▶ _BRIEF_: Could you return only the lines that run from the line with "export DESIGN_NICKNAME = d" through the final line of the data, exactly as they stand?

^^^^^^^^^^^^^^^^

===== config.mk =====
export PLATFORM = sky130hd
export DESIGN_NAME = cobs_crc32_frame_receiver
export DESIGN_NICKNAME = d
export VERILOG_FILES = /design/src/design/ccfr_pkg.sv /design/src/design/ccfr_in_stage.sv /design/src/design/ccfr_frame_core.sv /design/src/design/ccfr_out_stage.sv /design/src/design/cobs_crc32_frame_receiver.sv
export SDC_FILE = /design/constraint.sdc
export NUM_CORES = 1
export LEC_CHECK = 0
export ABC_CLOCK_PERIOD_IN_PS = 3900
export BUFFER_PORTS_ARGS = -buffer_cell sky130_fd_sc_hd__buf_2
export CORE_MARGIN = 2
export CORE_UTILIZATION = 35
export DETAILED_ROUTE_END_ITERATION = 8
export PLACE_DENSITY = 0.6
export SLEW_MARGIN = 20
export SYNTH_ARGS = -nofsm -noshare
export SYNTH_HDL_FRONTEND = slang
export SYNTH_SLANG_ARGS = --single-unit

===== constraint.sdc =====
create_clock -name i_clk -period 3.9 [get_ports i_clk]
set_clock_uncertainty 0.2 [all_clocks]
set_input_delay 0.585 -clock i_clk [delete_from_list [all_inputs] [get_ports i_clk]]
set_output_delay 0.585 -clock i_clk [all_outputs]
set_load 0.01 [all_outputs]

^^^^^^^^^^^^^^^^

▶ _TASK RESULT_:
export DESIGN_NICKNAME = d
export VERILOG_FILES = /design/src/design/ccfr_pkg.sv /design/src/design/ccfr_in_stage.sv /design/src/design/ccfr_frame_core.sv /design/src/design/ccfr_out_stage.sv /design/src/design/cobs_crc32_frame_receiver.sv
export SDC_FILE = /design/constraint.sdc
export NUM_CORES = 1
export LEC_CHECK = 0
export ABC_CLOCK_PERIOD_IN_PS = 3900
export BUFFER_PORTS_ARGS = -buffer_cell sky130_fd_sc_hd__buf_2
export CORE_MARGIN = 2
export CORE_UTILIZATION = 35
export DETAILED_ROUTE_END_ITERATION = 8
export PLACE_DENSITY = 0.6
export SLEW_MARGIN = 20
export SYNTH_ARGS = -nofsm -noshare
export SYNTH_HDL_FRONTEND = slang
export SYNTH_SLANG_ARGS = --single-unit

===== constraint.sdc =====
create_clock -name i_clk -period 3.9 [get_ports i_clk]
set_clock_uncertainty 0.2 [all_clocks]
set_input_delay 0.585 -clock i_clk [delete_from_list [all_inputs] [get_ports i_clk]]
set_output_delay 0.585 -clock i_clk [all_outputs]
set_load 0.01 [all_outputs]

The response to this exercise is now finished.